**TASK ITEM**
Please repeat exactly the lines below from the one containing "inputs of run" down to the one containing "run 2 against", both included, and nothing else.

Stored records:

==> src/rtl/yacc_lookup_arbiter_if.sv <==
// Handshake bundle between the lookup arbiter, its requesters and the YACC cache lookup port.
// The master modport is the arbiter's view; slave is the requester/cache side.
interface yacc_lookup_arbiter_if #(
  parameter int ADDR_W = 32,
  parameter int NREQ   = 2
);
  logic [NREQ-1:0]        req_valid;
  logic [NREQ*ADDR_W-1:0] req_addr;
  logic [NREQ-1:0]        req_ready;
  logic [NREQ-1:0]        rsp_valid;
  logic                   rsp_hit;
  logic                   rsp_err;
  logic                   cache_valid;
  logic [ADDR_W-1:0]      cache_addr;
  logic                   cache_ready;
  logic                   cache_done;
  logic                   cache_hit;

  modport master (
    input  req_valid, req_addr, cache_ready, cache_done, cache_hit,
    output req_ready, rsp_valid, rsp_hit, rsp_err, cache_valid, cache_addr
  );

  modport slave (
    output req_valid, req_addr, cache_ready, cache_done, cache_hit,
    input  req_ready, rsp_valid, rsp_hit, rsp_err, cache_valid, cache_addr
  );
endinterface

==> src/rtl/yacc_lookup_arbiter.sv <==
// Round-robin sequencer sharing the single YACC cache lookup port between NREQ address
// streams, one lookup in flight at a time, with timeout errors and saturating hit/miss stats.
module yacc_lookup_arbiter #(
  parameter int ADDR_W  = 32,
  parameter int NREQ    = 2,
  parameter int TIMEOUT = 64,
  parameter int CNT_W   = 32
) (
  input  logic                 clock,
  input  logic                 reset,
  yacc_lookup_arbiter_if.master bus,
  output logic [CNT_W-1:0]     hit_count,
  output logic [CNT_W-1:0]     miss_count,
  output logic                 busy
);
  localparam int IDX_W = (NREQ > 1) ? $clog2(NREQ) : 1;
  localparam int TMR_W = (TIMEOUT > 1) ? $clog2(TIMEOUT) : 1;
  localparam logic [TMR_W-1:0] TMR_LAST = TMR_W'(TIMEOUT - 1);
  localparam logic [IDX_W-1:0] IDX_LAST = IDX_W'(NREQ - 1);

  typedef enum logic [1:0] {
    IDLE  = 2'd0,
    ISSUE = 2'd1,
    WAIT  = 2'd2
  } state_t;

  state_t            state;
  state_t            next_state;
  logic [IDX_W-1:0]  last_grant;
  logic [IDX_W-1:0]  pick;
  logic [IDX_W-1:0]  cand;
  logic              pick_found;
  logic [ADDR_W-1:0] addr_q;
  logic [TMR_W-1:0]  timer;
  logic [NREQ-1:0]   rsp_valid_q;
  logic              rsp_hit_q;
  logic              rsp_err_q;
  logic              accept;
  logic              issue_fire;
  logic              done_fire;
  logic              expire_fire;

  // Search starts just past the last winner so every stream gets a turn.
  always_comb begin
    pick_found = 1'b0;
    pick       = '0;
    cand       = '0;
    for (int i = 1; i <= NREQ; i++) begin
      cand = IDX_W'((int'(last_grant) + i) % NREQ);
      if (!pick_found && bus.req_valid[cand]) begin
        pick_found = 1'b1;
        pick       = cand;
      end
    end
  end

  always_ff @(posedge clock) begin
    if (reset) begin
      state <= IDLE;
    end else begin
      state <= next_state;
    end
  end

  always_comb begin
    next_state      = state;
    accept          = 1'b0;
    issue_fire      = 1'b0;
    done_fire       = 1'b0;
    expire_fire     = 1'b0;
    bus.req_ready   = '0;
    bus.cache_valid = 1'b0;
    unique case (state)
      IDLE: begin
        if (pick_found) begin
          accept        = 1'b1;
          bus.req_ready = NREQ'(1) << pick;
          next_state    = ISSUE;
        end
      end
      ISSUE: begin
        bus.cache_valid = 1'b1;
        if (bus.cache_ready) begin
          issue_fire = 1'b1;
          next_state = WAIT;
        end
      end
      WAIT: begin
        // A completion arriving on the expiry cycle still counts as a normal response.
        if (bus.cache_done) begin
          done_fire  = 1'b1;
          next_state = IDLE;
        end else if (timer == TMR_LAST) begin
          expire_fire = 1'b1;
          next_state  = IDLE;
        end
      end
      default: next_state = IDLE;
    endcase
  end

  always_ff @(posedge clock) begin
    if (reset) begin
      last_grant  <= IDX_LAST;
      addr_q      <= '0;
      timer       <= '0;
      rsp_valid_q <= '0;
      rsp_hit_q   <= 1'b0;
      rsp_err_q   <= 1'b0;
      hit_count   <= '0;
      miss_count  <= '0;
    end else begin
      rsp_valid_q <= '0;
      rsp_hit_q   <= 1'b0;
      rsp_err_q   <= 1'b0;
      if (accept) begin
        last_grant <= pick;
        addr_q     <= bus.req_addr[pick*ADDR_W +: ADDR_W];
      end
      if (issue_fire) begin
        timer <= '0;
      end else if (state == WAIT) begin
        timer <= timer + TMR_W'(1);
      end
      // last_grant still names the owner of the in-flight lookup here.
      if (done_fire || expire_fire) begin
        rsp_valid_q <= NREQ'(1) << last_grant;
      end
      if (done_fire) begin
        rsp_hit_q <= bus.cache_hit;
        if (bus.cache_hit) begin
          if (hit_count != '1) begin
            hit_count <= hit_count + CNT_W'(1);
          end
        end else if (miss_count != '1) begin
          miss_count <= miss_count + CNT_W'(1);
        end
      end
      if (expire_fire) begin
        rsp_err_q <= 1'b1;
      end
    end
  end

  assign bus.rsp_valid  = rsp_valid_q;
  assign bus.rsp_hit    = rsp_hit_q;
  assign bus.rsp_err    = rsp_err_q;
  assign bus.cache_addr = addr_q;
  assign busy           = (state != IDLE);

endmodule

==> src/flat_wrapper.sv <==
// flat-port wrapper written by rule: the top's interface ports become plain ports
module yacc_lookup_arbiter_flat 
#(
  parameter int ADDR_W  = 32,
  parameter int NREQ    = 2,
  parameter int TIMEOUT = 64,
  parameter int CNT_W   = 32
)
  (clock, reset, hit_count, miss_count, busy, bus_req_valid, bus_req_addr, bus_cache_ready, bus_cache_done, bus_cache_hit, bus_req_ready, bus_rsp_valid, bus_rsp_hit, bus_rsp_err, bus_cache_valid, bus_cache_addr);
  yacc_lookup_arbiter_if #(.ADDR_W(ADDR_W), .NREQ(NREQ)) bus_i ();
  input  logic clock;
  input  logic reset;
  output logic [CNT_W-1:0] hit_count;
  output logic [CNT_W-1:0] miss_count;
  output logic busy;
  input wire logic [$bits(bus_i.req_valid)-1:0] bus_req_valid;
  input wire logic [$bits(bus_i.req_addr)-1:0] bus_req_addr;
  input wire logic [$bits(bus_i.cache_ready)-1:0] bus_cache_ready;
  input wire logic [$bits(bus_i.cache_done)-1:0] bus_cache_done;
  input wire logic [$bits(bus_i.cache_hit)-1:0] bus_cache_hit;
  output wire logic [$bits(bus_i.req_ready)-1:0] bus_req_ready;
  output wire logic [$bits(bus_i.rsp_valid)-1:0] bus_rsp_valid;
  output wire logic [$bits(bus_i.rsp_hit)-1:0] bus_rsp_hit;
  output wire logic [$bits(bus_i.rsp_err)-1:0] bus_rsp_err;
  output wire logic [$bits(bus_i.cache_valid)-1:0] bus_cache_valid;
  output wire logic [$bits(bus_i.cache_addr)-1:0] bus_cache_addr;
  assign bus_i.req_valid = bus_req_valid;
  assign bus_i.req_addr = bus_req_addr;
  assign bus_i.cache_ready = bus_cache_ready;
  assign bus_i.cache_done = bus_cache_done;
  assign bus_i.cache_hit = bus_cache_hit;
  assign bus_req_ready = bus_i.req_ready;
  assign bus_rsp_valid = bus_i.rsp_valid;
  assign bus_rsp_hit = bus_i.rsp_hit;
  assign bus_rsp_err = bus_i.rsp_err;
  assign bus_cache_valid = bus_i.cache_valid;
  assign bus_cache_addr = bus_i.cache_addr;
  yacc_lookup_arbiter #(.ADDR_W(ADDR_W), .NREQ(NREQ), .TIMEOUT(TIMEOUT), .CNT_W(CNT_W)) u_core (.clock(clock), .reset(reset), .bus(bus_i), .hit_count(hit_count), .miss_count(miss_count), .busy(busy));
endmodule
==> config.mk <==
export PLATFORM = sky130hd
export DESIGN_NAME = yacc_lookup_arbiter_flat
export DESIGN_NICKNAME = d
export VERILOG_FILES = /design/src/rtl/yacc_lookup_arbiter_if.sv /design/src/rtl/yacc_lookup_arbiter.sv /design/src/flat_wrapper.sv
export SDC_FILE = /design/constraint.sdc
export NUM_CORES = 1
export LEC_CHECK = 0
export BUFFER_PORTS_ARGS = -buffer_cell sky130_fd_sc_hd__clkbuf_2
export CAP_MARGIN = 20
export CORE_MARGIN = 3
export CORE_UTILIZATION = 30
export DETAILED_ROUTE_END_ITERATION = 6
export PLACE_DENSITY_LB_ADDON = 0.15
export SYNTH_ARGS = -nofsm -noshare
export SYNTH_HDL_FRONTEND = slang
export SYNTH_SLANG_ARGS = --single-unit
==> constraint.sdc <==
create_clock -name clock -period 3.7 [get_ports clock]
set_input_delay 0.74 -clock clock [delete_from_list [all_inputs] [get_ports clock]]
set_output_delay 0.74 -clock clock [all_outputs]
set_load 0.02 [all_outputs]
# Word-level counts from Yosys, hierarchy flattened
# Cells that the tools add are included.
# op_classes
n_eq_ne,8
muxes,26
bitwise,3
n_reduce_logical,11
add_sub_neg,5
magnitude_cmp,2
n_shift,3
# ops
operator,count
"adder 32 x 1 -> 32 bit, second input constant",2
"inequality test 32 bit, second input constant",2
indexed part select 64 x 7 -> 32 bit,1
2-to-1 mux 1 bit,19
2-to-1 mux 2 bit,6
AND reduction 3 bit,3
"adder 6 x 1 -> 6 bit, second input constant",1
"== test 6 bit, second input constant",1
case mux 2 bit (3 select lines),1
OR reduction 2 bit,3
"< comparator 1 x 2 -> 1 bit, second input constant",2
"left shift 1 x 1 -> 2 bit, first input constant",2
"inequality test 3 x 2 -> 1 bit, second input constant",1
inverter 1 bit,3
"adder 1 bit, second input constant",2
"== test 2 x 1 -> 1 bit, second input constant",1
"== test 2 bit, second input constant",1
logical NOT 2 bit,1
"inequality test 2 x 1 -> 1 bit, second input constant",1
"inequality test 2 bit, second input constant",1
nonzero test 2 bit,1
logical AND 1 bit,1
logical NOT 1 bit,1
logical OR 1 bit,1
# word_totals
out_inout_bits,104
register_bits,109
wordCells,67
input_bits,71

# Logic depth before layout (Yosys ltp)
# Gate-level depths: netlist of the first run.
# depth
depth_word,10
mapped_depth,8
ltp_nobuf,6

# Worst setup path before layout of the first run
# No wires, ideal clock.
# synth_path
kind,input port to flip-flop
start,input bus_cache_hit
end,register u_core.miss_count[26]
arrival_time_ps,2164
t_required_ps,3577
path_stages,5
setup_ps,123
path_buffers,0
path_slack_ps,1413
path_cell_list,nand4bb_2 > nor4_4 > nor4b_2 > nand4_1 > mux2_1
# synth_between
elab_chain_cells,2
# synth_lines
item,line,source
from (decl),flat_wrapper.sv:20,input wire logic [$bits(bus_i.cache_hit)-1:0] bus_cache_hit;
inverter 1 bit (no source line),n/a,
AND reduction 3 bit (no source line),n/a,
to (signal assigned),yacc_lookup_arbiter.sv:136,miss_count <= miss_count + CNT_W'(1);
to (decl),yacc_lookup_arbiter.sv:13,"output logic [CNT_W-1:0] miss_count,"
# No other way between the ends.
# A chain may end at the register's enable or synchronous reset.

# Final worst setup path of the first run
# layout_path
start,register u_core.miss_count[18]
end,register u_core.miss_count[19]
# layout_between
elab_chain_cells,2
elab_cells_between_ends,3
cone_classes,add/sub: 1; eq/ne: 1; reduce/logical: 1
# layout_lines
item
"parallel branches: the longest is 2 deep, another holds adder 32 x 1 -> 32 bit"
# Several ways; the timed one is not identified.

==> impl_results.md, run 1 <==
- Status: finished with violations
- Failing checks: design-rule violations
- Total Wirelength: about 15 mm
- Iter 0 DRT Violations: 332
- RSZ-0062 raised after global routing: no
- Clk root buf: clkbuf_16
- Drt wl/cell: 15.4 µm
- Initial Utilization: 31.3%
- CP startpoint: u_core.miss_count[18]$_SDFFE_PP0P_
- Max cap viols: 0
- Placed cells: 938
- Clock power frac: 37.5%
- CP endpoint: u_core.miss_count[19]$_SDFFE_PP0P_
- Period utilization: 67.3%
- First-pass GRT wire length: between 20 and 25 mm
- Critical Path Source Type: flip-flop
- Die area: 0.0186 mm²
- Hold bufs inserted after CTS: 0
- Reg2reg path depth: 5
- Setup violations, final: 0
- Synth Flop Type: dfxtp_1
- Synthesis-stage register bit count: 109
- Layout cells sized above 1: 30.6%
- IR drop worst, VDD: 0.000211 V
- FILL cells: 1676
- CORE AREA: 0.0162 mm²
- Initial antenna violation count: 0
- CP Max Fanout: 17
- Ant. Diodes: 0
- Share of the synthesized area in the top cell type: 42.9%
- Final std cells w/o fill: 952
- Worst clock skew: 8.24 ps
- PortBufs: between 150 and 200
- GRT Total Usage: around 16%
- Setup slack, reg-to-reg: 1210 ps
- Synth warnings: 0
- Share of async-settable or async-resettable flops after synthesis: 0%
- Area leader, netlist: dfxtp_1
- Total clock sinks: 109
- Clock latency on the worst-skew pair: 350 ps
- Power Dens Cells: 377 mW/mm²
- RR Endpoint: u_core.miss_count[19]$_SDFFE_PP0P_
- Worst Setup End Kind: flip-flop
- Combinational share of power: 11.4%
- Class of the worst hold path: reg2reg
- Routability cong.: around 0.83
- Hold_ws: 485 ps
- Syn Area/Cell: 8.91 µm²
- CP required: 3940 ps
- Net switching power: 616 µW
- Commonest non-fill, non-tap cell in the layout: clkbuf_2
- Final min period: ~2500 ps
- # IOs: 175
- Die height: 136 µm
- Syn nets: between 600 and 700
- DP HPWL: around 11 mm
- Unique masters post-synth: 64
- Syn-to-layout area delta: 26.3%
- Commonest cells after routing, fill and taps aside: clkbuf_2 (173), dfxtp_1 (109), nor2_1 (73)
- Grt ovf: 0
- Clock-pin transition on the worst setup and hold timing paths: 70 ps
- Site row count: 46
- Setup TNS: 0 ps
- Routed via count: 5127
- Internal power: 1810 µW
- Die Wd: around 140 µm
- Clock Tree Buf Depth: 2
- Lkg Pwr: around 0.0025 µW
- RR Startpoint: u_core.miss_count[18]$_SDFFE_PP0P_
- Nets: 807
- Resized cells post-CTS: 0
- Seq pwr share: around half
- Total iterations of the first detailed-routing run: 7
- Number of synthesized flops with an enable pin: 0
- Slew @ Worst Pin: about 970 ps
- Max-slew headroom: 35.2%
- CTS tree: yes
- Vias in the first global route: roughly 5000
- Largest net degree at the start of global routing: 76
- Total CTS buffers: 9
- Worst path arrival time: roughly 2700 ps
- Mapped Area: a little over 0.005 mm²
- Final hold violation count: 0
- H-tree Lvls: 3
- Max Clk Rate: 0.402 GHz
- Antenna Violating Nets Remaining: 0
- Synth area leaders: dfxtp_1 (43%), a222oi_1 (6.3%), nor2_1 (5.5%), a21oi_1 (4.1%), or3_1 (3.1%)
- Sw frac: 25.4%
- Vias/cell: approximately 5.4
- Sequential fraction of the synthesis area: 42.9%
- Crit Path Class: reg2reg
- Buffer count from post-CTS setup fixing: 0
- DRC: 1
- Post-Synthesis Cells: roughly 570
- Count of pins over their slew limit: 0
## Yosys cell counts, drive strengths merged, types with 2 or more instances
cell type and count:
a211oi 4, a21oi 42, a222oi 32, a31o 2
a31oi 6, and2 3, and3 8, and4 4
buf 6, clkbuf 22, dfxtp 109, ha 3
inv 15, mux2 7, nand2 30, nand2b 5
nand3 20, nand3b 2, nand4 24, nor2 74
nor2b 9, nor3 6, nor4 14, nor4b 2
o21ai 27, o31ai 15, or2 4, or3 27
or4 14, xnor2 12, xor2 6
## worst max-delay path, cell delays in order (launching register included)
cell and delay (ps):
dfxtp_1 430, nand3_1 220, or3_1 520, o31ai_2 810, nor4_1 100, mux2_2 310
## power groups by stage
stage | Combinational, µW | Sequential, µW | Clock, µW
final | 277 | 1240 | 907
after global routing | 305 | 1240 | 989
after CTS | 280 | 1240 | 949
after detailed placement | 280 | 1260 | 0
after global placement | 274 | 1260 | 0
after floorplan | 127 | 1300 | 0
## how the worst min path moves through the flow
stage                                       from                           end  slack [ps]  cells past startpoint
floorplan           u_core.timer[1]$_SDFFE_PP0N_  u_core.timer[1]$_SDFFE_PP0N_         450                      2
global placement    u_core.timer[1]$_SDFFE_PP0N_  u_core.timer[1]$_SDFFE_PP0N_         470                      2
detailed placement  u_core.timer[1]$_SDFFE_PP0N_  u_core.timer[1]$_SDFFE_PP0N_         480                      2
CTS                 u_core.timer[1]$_SDFFE_PP0N_  u_core.timer[1]$_SDFFE_PP0N_         490                      2
global route        u_core.timer[1]$_SDFFE_PP0N_  u_core.timer[1]$_SDFFE_PP0N_         510                      2
finish              u_core.timer[1]$_SDFFE_PP0N_  u_core.timer[1]$_SDFFE_PP0N_         480                      2
## per-layer routing
layer	GRT usage [%]	routed length (µm)	part of all wire, %
met1	20.2	6510	44
met5	0	0	0
met2	25.7	6870	47
met4	5.94	248	1.7
met3	3.81	1020	6.9
## sequential cells by signal (all words and copies together) (netlist names)
signal                 count
u_core.bus.cache_addr     32
u_core.hit_count          32
u_core.miss_count         32
u_core.timer               6
u_core.bus.rsp_valid       2
u_core.state               2
u_core.bus.rsp_err         1
u_core.bus.rsp_hit         1
u_core.last_grant          1
## logic make-up (layout without fill, tap and decap cells)
family          after synthesis  in the layout  synth area share (%)
buf+inv                      43            208                  3.62
mux                           8              8                  1.75
compound gates              137            137                  18.7
flops                       109            109                  42.9
xor+xnor                     18             18                  3.10
fa+ha+maj                     3              3                 0.738
simple gates                253            253                  29.2
## layout make-up
| class | count | area (µm²) | area share (%) |
|---|---|---|---|
| multi-input cells | 419 | 2730 | 42.4 |
| flip-flops and latches | 109 | 2180 | 34.0 |
| repair buffers | 179 | 923 | 14.4 |
| well taps | 216 | 270 | 4.21 |
| clock buffers | 12 | 256 | 3.99 |
| inverters | 15 | 56.3 | 0.876 |
| clock inverters | 2 | 10.0 | 0.156 |
## stage by stage
| step | setup WS, ps | utilization, % | power, µW | area (µm²) |
|---|---|---|---|---|
| after floorplan | 1410 | - | 1430 | 5090 |
| after global placement | 1050 | 37.9 | 1540 | 6160 |
| after detailed placement | 942 | 37.9 | 1540 | 6160 |
| after CTS | 1190 | 39.6 | 2470 | 6420 |
| after global routing | 937 | 39.6 | 2540 | 6420 |
| final | 1210 | 39.6 | 2420 | 6420 |
No activity file was read; power rests on OpenSTA's default activity.
==> inputs of run 2 (changes only) <==
- clock period: 3.7 -> 2.09 ns (I/O delays scaled with it)
==> run 2 against run 1 <==
The flow now finishes without violations. Utilization up 5.4 points. Largest cell class unchanged. Global-route usage up 0.68 points. Hold slack worse by 150 ps. Sequential power up 77%. Total power up 79%. First-iteration DRC count up 10%. Routed wire length up 5.7%.
==> impl_results.md, run 2 (same netlist as run 1, synthesis figures left out) <==
- Status: complete, no violations
- Grt ovf: 0 (unchanged)
- Tot Pwr: 4330 µW (+79%)
- IR drop worst, VDD: 0.000359 V (+70%)
- HP Start: bus_req_addr[45]
- First-pass GRT wire length: 25.0 mm (+3.9%)
- Vias/cell: 5.15 (-4.5%)
- DRC: 0 (-1)
- Total CTS buffers: 9 (unchanged)
- Hold bufs inserted after CTS: 0 (unchanged)
- Worst Setup End Kind: flip-flop
- Period utilization: 96.5% (+29 points)
- Routability cong.: 0.812 (-2.0%)
- Setup slack, reg-to-reg: 70 ps (-1140 ps)
- Crit-path cells: nand4bb_4, buf_4, nor4_4, buf_4, nor4b_4, buf_4, nand3_1, mux2_1
- Max cap viols: 0 (unchanged)
- Internal power: 3190 µW (+77%)
- H-tree Lvls: 3 (unchanged)
- GRT Total Usage: 16.5% (+0.68 points)
- Setup WS post-layout: 73.7 ps (-1140 ps)
- Commonest cells after routing, fill and taps aside: clkbuf_2 (173), dfxtp_1 (108), buf_4 (101)
- Largest net degree at the start of global routing: 36 (-53%)
- DP HPWL: 11.9 mm (+11%)
- CP Max Fanout: 5 (-12)
- Total iterations of the first detailed-routing run: 5 (-2)
- Die Wd: 136 µm (unchanged)
- Worst Hold Endpoint: u_core.bus.cache_addr[13]$_SDFFE_PP0P_
- Max-slew headroom: 67.5% (+32 points)
- Antenna Violating Nets Remaining: 0 (unchanged)
- Max Clk Rate: 0.496 GHz (+23%)
- Clock-pin transition on the worst setup and hold timing paths: 70 ps (about the same)
- Iter 0 DRT Violations: 366 (+10%)
- CORE AREA: 0.0162 mm² (unchanged)
- Class of the worst hold path: in2reg
- # IOs: 175 (unchanged)
- Layout cells sized above 1: 39.9% (+9.3 points)
- Hold path depth: 3 (+1)
- CP required: 2320 ps (-1620 ps)
- Setup violations, final: 0 (unchanged)
- Combinational share of power: 12.5% (+1.1 points)
- Nets: 906 (+12%)
- Crit Path Class: reg2reg
- Syn-to-layout area delta: 43.5%
- Clk root buf: clkbuf_16
- Net switching power: 1130 µW (+84%)
- Clock latency on the worst-skew pair: 350 ps (about the same)
- Placed cells: 1026 (+9.4%)
- Initial Utilization: 31.3% (unchanged)
- Seq pwr share: 50.5% (-0.6 points)
- CTS tree: yes
- Vias in the first global route: 5208 (+5.6%)
- Ant. Diodes: 0 (unchanged)
- Commonest non-fill, non-tap cell in the layout: clkbuf_2
- Site row count: 46 (unchanged)
- Util after Layout: 45.0% (+5.4 points)
- Clock Tree Buf Depth: 2 (unchanged)
- Worst clock skew: 7.76 ps (-0.474 ps)
- Slew @ Worst Pin: 487 ps (-478 ps)
- Power Dens Cells: 593 mW/mm² (+57%)
- Lkg Pwr: 0.00308 µW (+21%)
- Final hold violation count: 0 (unchanged)
- FILL cells: 1595 (-4.8%)
- Clock power frac: 37.0% (-0.5 points)
- RR Endpoint: u_core.miss_count[20]$_SDFFE_PP0P_
- Sw frac: 26.2% (+0.78 points)
- Worst path arrival time: 2250 ps (-480 ps)
- Final std cells w/o fill: 1053 (+11%)
- CP dominant cell by count: buf_4
- Die height: 136 µm (unchanged)
- Die area: 0.0186 mm² (unchanged)
- Total clock sinks: 109 (unchanged)
- Critical Path Source Type: flip-flop
- Initial antenna violation count: 0 (unchanged)
- Count of pins over their slew limit: 0 (unchanged)
- PortBufs: 174 (unchanged)
- Routed via count: 5418 (+5.7%)
- Slowest cell on the critical path: dfxtp_1
- Drt wl/cell: 14.7 µm (-4.4%)
- RR Startpoint: u_core.state[0]$_SDFFE_PP0P_
- Worst path max stage delay: 320 ps (-490 ps)
- Reg2reg path depth: 8 (+3)
- Pre-CTS setup slack: -150 ps (-1090 ps)
- Final min period: 2020 ps (-472 ps)
- Total Wirelength: 15.5 mm (+5.7%)
-- run 2: power by group through the flow --
stage / logic (µW) / clock network, µW / registers, µW
CTS: 530 / 1680 / 2180
global route: 582 / 1770 / 2190
finish: 542 / 1600 / 2190
detailed placement: 526 / 0 / 2230
global placement: 511 / 0 / 2230
floorplan: 226 / 0 / 2300
-- run 2: worst max-delay path: cells and delay by family (launching register included) --
family	cells	cell delay [ps]
buffers and inverters	3	530
AND/OR/NAND/NOR	4	750
multiplexers	1	300
flip-flops	1	320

**RESPONSE**
==> inputs of run 2 (changes only) <==
- clock period: 3.7 -> 2.09 ns (I/O delays scaled with it)
==> run 2 against run 1 <==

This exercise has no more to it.